El poder constituyente es el encargado de diseñar una Constitución. En principio, poder constituyente se refiere a la creación de un orden constitucional, o de un nuevo orden jurídico-político que reemplace al anterior. Además, designa tanto el sujeto como el establecimiento del nuevo sistema, fungiendo como fundamento de validez y legalidad de la misma. Por lo tanto, el poder constituyente siempre se encuentra más allá de la Constitución, ya que es un poder colocado fuera de orden por tener la intención y el poder de reemplazo del orden anterior. Su carácter de supralegalidad es una condición inherente a su función; el no estar predeterminado a dimensión jurídica alguna, convirtiéndose en la más alta expresión de la política, asegura su independencia de presiones a la hora de elaborar un nuevo ordenamiento.
En Estados de cultura liberal-democrática, la Nación se encuentra siempre a la cabeza del poder constituyente, entendida ésta como un grupo de personas integrantes de una comunidad política educada y consciente de su cultura, valores e identidad cívica.
La base argumentativa de todo proceso constituyente no es muy disímil del Contractualismo, cuya esencia radica en un acuerdo político que legitima una forma de convivencia basada en un pacto, estipulado para regular y legitimar las relaciones de poder entre los individuos que integran la sociedad. Dicho acuerdo marcaría el inicio de una nueva estructura civil de organización política que acuerda, entre individuos iguales, la transferencia de su derecho natural de protegerse y hacer justicia por sus propios medios a un tercero; teniendo éste como única obligación la seguridad frente a los peligros de la violencia, la ilegalidad y la criminalidad.
Los procesos constituyentes o contractualistas, son impulsados por la necesidad de reestablecer un orden consensuado entre las partes en conflicto, donde la violencia política no pudo hacerlo.
Se basa en la necesidad de plegarse a una negociación política, no por pacifismo, falso civismo o falsa moral, sino porque la imposición violenta de un grupo no logró su objetivo de obligar a otro a acatar su ideología, estructura de dominación y designios.

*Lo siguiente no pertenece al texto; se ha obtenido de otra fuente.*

**src/rtl/full_design.sv**
```systemverilog
// SPI-to-memory endpoint: SS_n-framed serial commands (MOSI sampled on clk) drive an
// internal 8-bit RAM, and read data is returned MSB first on MISO.
module full_design #(
    parameter int unsigned MEM_DEPTH = 256,
    parameter int unsigned ADDR_SIZE = 8
) (
    input  logic clk,
    input  logic rst_n,
    input  logic MOSI,
    input  logic SS_n,
    output logic MISO
);

    localparam int unsigned FRAME_BITS = 10;
    localparam int unsigned DATA_W     = 8;
    localparam int unsigned CNT_W      = 4;

    typedef enum logic [2:0] {
        IDLE      = 3'd0,
        CHK_CMD   = 3'd1,
        WRITE     = 3'd2,
        READ_ADD  = 3'd3,
        READ_DATA = 3'd4
    } state_t;

    state_t                state, state_nxt;
    logic [CNT_W-1:0]      bit_cnt, bit_cnt_nxt;
    logic [FRAME_BITS-1:0] rx_data, rx_data_nxt;
    logic                  rx_valid, rx_valid_nxt;
    logic                  rd_addr_flag, rd_addr_flag_nxt;
    logic [CNT_W-1:0]      tx_cnt, tx_cnt_nxt;
    logic [DATA_W-1:0]     tx_shift, tx_shift_nxt;
    logic                  miso_nxt;

    logic [DATA_W-1:0]     mem [MEM_DEPTH];
    logic [ADDR_SIZE-1:0]  wr_addr, rd_addr;
    logic [DATA_W-1:0]     tx_data;
    logic                  tx_valid;

    logic [1:0]            rx_cmd;
    logic [DATA_W-1:0]     rx_payload;

    assign rx_cmd     = rx_data[FRAME_BITS-1:DATA_W];
    assign rx_payload = rx_data[DATA_W-1:0];

    // SPI slave state and datapath registers
    always_ff @(posedge clk or negedge rst_n) begin
        if (!rst_n) begin
            state        <= IDLE;
            bit_cnt      <= '0;
            rx_data      <= '0;
            rx_valid     <= 1'b0;
            rd_addr_flag <= 1'b0;
            tx_cnt       <= '0;
            tx_shift     <= '0;
            MISO         <= 1'b0;
        end else begin
            state        <= state_nxt;
            bit_cnt      <= bit_cnt_nxt;
            rx_data      <= rx_data_nxt;
            rx_valid     <= rx_valid_nxt;
            rd_addr_flag <= rd_addr_flag_nxt;
            tx_cnt       <= tx_cnt_nxt;
            tx_shift     <= tx_shift_nxt;
            MISO         <= miso_nxt;
        end
    end

    // Next-state: frame reception, then (READ_DATA only) byte shift-out.
    // tx_cnt: 0 = waiting for tx_valid, 1..8 = bit 7..0 on MISO, 9 = byte done.
    always_comb begin
        state_nxt        = state;
        bit_cnt_nxt      = bit_cnt;
        rx_data_nxt      = rx_data;
        rx_valid_nxt     = 1'b0;
        rd_addr_flag_nxt = rd_addr_flag;
        tx_cnt_nxt       = tx_cnt;
        tx_shift_nxt     = tx_shift;
        miso_nxt         = 1'b0;

        if (SS_n) begin
            state_nxt   = IDLE;
            bit_cnt_nxt = '0;
            tx_cnt_nxt  = '0;
        end else begin
            unique case (state)
                IDLE: begin
                    state_nxt   = CHK_CMD;
                    bit_cnt_nxt = '0;
                    tx_cnt_nxt  = '0;
                end
                CHK_CMD: begin
                    if (!MOSI)
                        state_nxt = WRITE;
                    else if (rd_addr_flag)
                        state_nxt = READ_DATA;
                    else
                        state_nxt = READ_ADD;
                end
                WRITE, READ_ADD, READ_DATA: begin
                    if (bit_cnt < CNT_W'(FRAME_BITS)) begin
                        rx_data_nxt = {rx_data[FRAME_BITS-2:0], MOSI};
                        bit_cnt_nxt = bit_cnt + CNT_W'(1);
                        if (bit_cnt == CNT_W'(FRAME_BITS - 1)) begin
                            rx_valid_nxt = 1'b1;
                            if (state == READ_ADD)
                                rd_addr_flag_nxt = 1'b1;
                        end
                    end
                    if (state == READ_DATA) begin
                        if (tx_cnt == '0) begin
                            if (tx_valid) begin
                                miso_nxt     = tx_data[DATA_W-1];
                                tx_shift_nxt = {tx_data[DATA_W-2:0], 1'b0};
                                tx_cnt_nxt   = CNT_W'(1);
                            end
                        end else if (tx_cnt < CNT_W'(DATA_W)) begin
                            miso_nxt     = tx_shift[DATA_W-1];
                            tx_shift_nxt = {tx_shift[DATA_W-2:0], 1'b0};
                            tx_cnt_nxt   = tx_cnt + CNT_W'(1);
                        end else if (tx_cnt == CNT_W'(DATA_W)) begin
                            rd_addr_flag_nxt = 1'b0;
                            tx_cnt_nxt       = CNT_W'(DATA_W + 1);
                        end
                    end
                end
                default: begin
                    state_nxt = IDLE;
                end
            endcase
        end
    end

    // RAM control: address registers and read data, decoded from rx_data[9:8] alone
    always_ff @(posedge clk or negedge rst_n) begin
        if (!rst_n) begin
            wr_addr  <= '0;
            rd_addr  <= '0;
            tx_data  <= '0;
            tx_valid <= 1'b0;
        end else begin
            tx_valid <= 1'b0;
            if (rx_valid) begin
                unique case (rx_cmd)
                    2'b00: wr_addr <= ADDR_SIZE'(rx_payload);
                    2'b01: ;
                    2'b10: rd_addr <= ADDR_SIZE'(rx_payload);
                    2'b11: begin
                        tx_data  <= mem[rd_addr];
                        tx_valid <= 1'b1;
                    end
                    default: ;
                endcase
            end
        end
    end

    // Memory array is deliberately not reset
    always_ff @(posedge clk) begin
        if (rx_valid && rx_cmd == 2'b01)
            mem[wr_addr] <= rx_payload;
    end

endmodule

```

Llamar a una Asamblea Nacional Constituyente en Venezuela en las condiciones actuales es un acto de absoluta irresponsabilidad. La nación venezolana ha sido esclavizada por el castro-comunismo, controlando los títeres y usurpadores de todos los poderes públicos, empezando por el ejecutivo que además posee la nacionalidad de otro país. Al estar ellos enquistados en estos poderes, incluyendo el electoral, la garantía de autodeterminación que proviene de los individuos que conforman la sociedad para crear un Poder constituido, libre de ataduras y autónomo para cumplir con su tarea, es sencillamente un espejismo.
No se ha producido todavía un conflicto violento y convencional en Venezuela en el cual las partes se enfrentan; lo que hemos presenciado en los últimos meses responde al monopolio absoluto de la violencia por parte de los comunistas y los traidores que colaboran con ellos, en contra de la mayoría del pueblo venezolano que no ha contestado a estos ataques.
La violencia política ha tenido hasta ahora un solo protagonista: el régimen. Esta desigualdad en la relación de fuerzas, impide de manera absoluta toda concertación, negociación, diálogo o proceso constituyente, pues estaría viciado por el solo hecho de que un bando posee el poder de fuego para imponerse violentamente, mientras que el otro no. Nadie podría garantizarle al bando desarmado que las condiciones preestablecidas para dicho proceso y los resultados del mismo serán respetados y acatados. De manera muy elocuente y sencilla: no se puede jugar poker con revólveres sobre la mesa.
Las instituciones de Venezuela no cuentan con legitimidad y legalidad suficientes que puedan garantizar una igualdad de condiciones en un proceso constituyente. Mientras el Estado se encuentre bajo el dominio de los castrocomunistas, mientras las vedettes de la oposición oficial y fraudulenta sigan interpretando ese rol bajo las batutas del régimen, mientras el comportamiento de una parte de las Fuerzas Armadas responda a las órdenes del invasor y, mientras grupos criminales al servicio del régimen impongan su ley, todo proceso constituyente no será otra cosa sino una nueva farsa electorera legitimadora.
Eventualmente, y sólo después del reestablecimiento del orden constitucional, a través de una reinstitucionalización, donde la ley sea acatada por todos sin distinción de credo político, podría darse una discusión de este tipo.
Todos aquellos que con alevosía piensan en un proceso constituyente para legitimar nuevamente al régimen y reacomodarse tramposamente en el poder, es decir, los déspotas comunistas y los traidores de la oposición, así como aquellos que acostumbran a creer en dispositivos mágicos para la resolución de los conflictos, a través de mecanismos legales cuando lo que más escasea es el respeto a la ley, o sea los ingenuos, colisionarán con una conciencia colectiva que los juzgará a todos por igual bajo el precepto básico de que la ley no admite ignorancia.